Imagine a scenario where you cannot install packages system-wide or do not want to do it...

    Virtual environments enable you to install everything that you want, without affecting the system or other packages that are installed outside.
    
    
### How does a virtual environment work?

We use a module named `venv` which is a tool to create isolated Python environments. A virtual environment is a directory tree (a folder structure) which contains Python executables and other necessary files. These are ideally isolated from system site directories. Each virtual environment has its own Python installation and can have its own independent set of installed Python packages.

When working in a command shell, to create a virtual environment (assuming you have Python3 installed!):

`
python3 -m venv /path/to/new/virtual/environment
`
 
To activate the new virtual environment:

`
source /path/to/virtual/environment/bin/activate
`

### Let's try it!

We will create a fresh virtual environment and eventually install packages using the script `ribo-setup`, located
under *hbigs_course_2019/ribosome-profiling*.


### More

- For information about Python virtual environments, see the [venv](https://docs.python.org/3/library/venv.html#module-venv) documentation.
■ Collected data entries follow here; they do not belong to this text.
File: src/rtl/seq_det_pkg.sv
// Shared defaults and helpers for the serial sequence detector.
package seq_det_pkg;

  localparam int          DEF_PAT_W   = 3;
  localparam logic [2:0]  DEF_PATTERN = 3'b110;
  localparam int          DEF_CNT_W   = 8;

  // Width needed to hold a fill count in 0..pat_w inclusive.
  function automatic int fill_w(input int pat_w);
    return $clog2(pat_w + 1);
  endfunction

endpackage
See also [PEP 405](https://www.python.org/dev/peps/pep-0405/).


## 1.1.2 Installation of packages hosted on GitHub

### What is GitHub?

Git is an open-source version control system, *i.e.* used to track changes to documents/code for yourself or amongst collaborators, releasing versions, *etc.* GitHub.com is where (mostly) developers store their projects, and render them accessible to the community. Anyone (even people who have nothing to do with the development of a project) can download the files and use them (according to the license, *e.g* the `rpbp` package, as well as these notebooks/scripts and the original material for this part of the course is under the MIT license). Project files are
stored in a particular location, referred to as a repository (usually abbreviated to *repo*), and you can access it with a unique URL. 
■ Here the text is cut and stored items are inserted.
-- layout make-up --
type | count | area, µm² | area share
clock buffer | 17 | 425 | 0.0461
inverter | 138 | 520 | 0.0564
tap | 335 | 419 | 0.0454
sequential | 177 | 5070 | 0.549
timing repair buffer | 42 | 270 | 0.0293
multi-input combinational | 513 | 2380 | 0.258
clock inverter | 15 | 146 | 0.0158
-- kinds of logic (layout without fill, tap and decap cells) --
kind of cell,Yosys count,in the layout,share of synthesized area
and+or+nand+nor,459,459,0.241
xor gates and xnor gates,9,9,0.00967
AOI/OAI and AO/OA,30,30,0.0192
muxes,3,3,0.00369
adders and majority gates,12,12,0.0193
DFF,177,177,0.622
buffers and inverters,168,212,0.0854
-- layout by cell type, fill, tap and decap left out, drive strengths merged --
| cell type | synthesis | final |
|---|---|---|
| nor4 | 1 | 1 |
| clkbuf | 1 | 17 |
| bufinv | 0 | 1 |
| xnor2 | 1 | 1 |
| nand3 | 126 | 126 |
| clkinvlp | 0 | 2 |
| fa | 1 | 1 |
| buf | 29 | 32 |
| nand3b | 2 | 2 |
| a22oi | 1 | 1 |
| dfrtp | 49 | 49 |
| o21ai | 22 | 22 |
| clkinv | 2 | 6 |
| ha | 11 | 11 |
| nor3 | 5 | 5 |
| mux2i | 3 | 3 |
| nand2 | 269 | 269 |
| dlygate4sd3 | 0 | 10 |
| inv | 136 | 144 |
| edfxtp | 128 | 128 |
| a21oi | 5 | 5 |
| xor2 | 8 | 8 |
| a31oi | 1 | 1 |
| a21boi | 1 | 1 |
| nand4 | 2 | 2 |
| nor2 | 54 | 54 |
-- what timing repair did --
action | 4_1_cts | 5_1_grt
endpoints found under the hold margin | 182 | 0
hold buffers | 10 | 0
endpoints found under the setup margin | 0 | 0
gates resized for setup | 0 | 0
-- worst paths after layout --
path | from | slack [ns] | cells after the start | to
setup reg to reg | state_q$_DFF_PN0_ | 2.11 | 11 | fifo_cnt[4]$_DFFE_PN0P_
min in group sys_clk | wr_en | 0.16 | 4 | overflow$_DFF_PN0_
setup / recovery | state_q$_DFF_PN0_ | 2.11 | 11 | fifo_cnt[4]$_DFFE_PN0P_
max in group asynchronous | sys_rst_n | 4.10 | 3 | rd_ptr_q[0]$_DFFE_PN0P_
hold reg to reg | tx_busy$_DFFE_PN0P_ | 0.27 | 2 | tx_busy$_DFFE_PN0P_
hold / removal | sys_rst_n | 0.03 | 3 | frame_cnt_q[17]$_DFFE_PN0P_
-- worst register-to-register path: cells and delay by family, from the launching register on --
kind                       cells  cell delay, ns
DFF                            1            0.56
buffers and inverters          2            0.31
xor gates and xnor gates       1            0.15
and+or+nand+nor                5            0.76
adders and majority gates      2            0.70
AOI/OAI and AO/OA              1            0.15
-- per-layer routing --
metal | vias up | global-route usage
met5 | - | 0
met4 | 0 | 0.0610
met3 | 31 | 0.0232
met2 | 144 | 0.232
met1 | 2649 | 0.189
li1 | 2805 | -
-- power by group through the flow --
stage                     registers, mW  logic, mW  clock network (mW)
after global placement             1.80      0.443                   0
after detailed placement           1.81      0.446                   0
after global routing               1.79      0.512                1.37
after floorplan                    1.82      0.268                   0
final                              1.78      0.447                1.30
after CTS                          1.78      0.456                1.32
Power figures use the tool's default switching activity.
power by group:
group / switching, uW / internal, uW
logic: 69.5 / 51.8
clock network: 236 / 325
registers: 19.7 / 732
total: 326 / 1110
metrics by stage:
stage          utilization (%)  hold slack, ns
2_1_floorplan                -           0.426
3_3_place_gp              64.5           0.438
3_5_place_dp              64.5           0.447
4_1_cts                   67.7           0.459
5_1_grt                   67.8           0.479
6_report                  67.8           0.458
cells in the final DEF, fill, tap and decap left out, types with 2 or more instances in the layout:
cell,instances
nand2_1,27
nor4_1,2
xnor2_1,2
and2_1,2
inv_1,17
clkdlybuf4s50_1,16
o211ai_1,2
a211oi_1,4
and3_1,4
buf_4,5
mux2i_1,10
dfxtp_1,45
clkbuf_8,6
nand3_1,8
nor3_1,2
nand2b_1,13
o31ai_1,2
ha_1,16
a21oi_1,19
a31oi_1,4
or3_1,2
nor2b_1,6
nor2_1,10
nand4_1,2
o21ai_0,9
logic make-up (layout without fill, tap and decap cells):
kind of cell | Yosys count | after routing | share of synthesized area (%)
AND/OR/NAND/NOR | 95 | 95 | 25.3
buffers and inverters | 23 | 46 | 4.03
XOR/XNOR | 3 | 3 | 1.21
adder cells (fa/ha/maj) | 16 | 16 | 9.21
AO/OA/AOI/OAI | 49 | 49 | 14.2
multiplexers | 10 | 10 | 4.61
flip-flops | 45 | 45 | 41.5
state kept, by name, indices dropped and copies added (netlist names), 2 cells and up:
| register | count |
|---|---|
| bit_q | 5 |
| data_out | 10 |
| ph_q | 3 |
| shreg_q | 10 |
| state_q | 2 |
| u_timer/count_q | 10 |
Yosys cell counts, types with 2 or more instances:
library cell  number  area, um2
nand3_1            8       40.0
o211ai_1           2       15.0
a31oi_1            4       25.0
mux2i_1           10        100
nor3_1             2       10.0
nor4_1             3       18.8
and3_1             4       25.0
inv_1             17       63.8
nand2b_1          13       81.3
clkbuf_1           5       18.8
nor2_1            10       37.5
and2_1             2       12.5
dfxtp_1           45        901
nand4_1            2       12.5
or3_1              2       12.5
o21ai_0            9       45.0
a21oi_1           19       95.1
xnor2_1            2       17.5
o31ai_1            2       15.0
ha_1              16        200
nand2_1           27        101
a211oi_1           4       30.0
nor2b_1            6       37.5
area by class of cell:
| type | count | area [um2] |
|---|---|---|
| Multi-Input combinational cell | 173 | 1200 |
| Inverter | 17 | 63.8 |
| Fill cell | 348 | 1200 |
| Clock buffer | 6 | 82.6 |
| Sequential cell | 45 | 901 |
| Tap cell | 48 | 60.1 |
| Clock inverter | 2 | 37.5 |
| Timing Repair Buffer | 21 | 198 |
### How to install a package hosted on GitHub?

Some packages hosted on GitHub can be installed via package-management systems (`pip` for Python, RStudio Package Manager, *etc.*). In these cases, you may not even know that the source codes for these packages "live" on GitHub. Sometimes, however, you need to install the package by first *cloning* the repository and following specific instructions.

![](img/git-1.png)


### Let's try it!

After creating a new virtual environment for this part of the course, we will install the `rpbp` and `slurm-magic` packages using the script `ribo-setup`, located under *hbigs_course_2019/ribosome-profiling*.


### More

- In the last part of the course, we will go through a collection of explanations and short practical exercises about version control (Git and GitHub) and open source software. 


## 1.1.3 Short introduction to Jupyter (Notebook) and the JupyterHub

The Jupyter Notebook is an open-source web-based application allowing in-browser editing (Jupyter is running on your own computer, *i.e* your computer acts as the server), combining text, code, computations and rich media output (notebook documents). Jupyter supports many programming languages, including Python, R, and Julia. The JupyterHub is a multi-user version of the Notebook (this notebook is served via "our Hub" `https://jupyter.dieterichlab.org:49200`).

### Basic workflow

Typically, a notebook document is organised into cells, and one moves forward from one cell to the next, breaking the content or the computation into separate parts. This workflow allows to "validate" the output of one cell before moving to the next, and is also convenient for interactive exploration.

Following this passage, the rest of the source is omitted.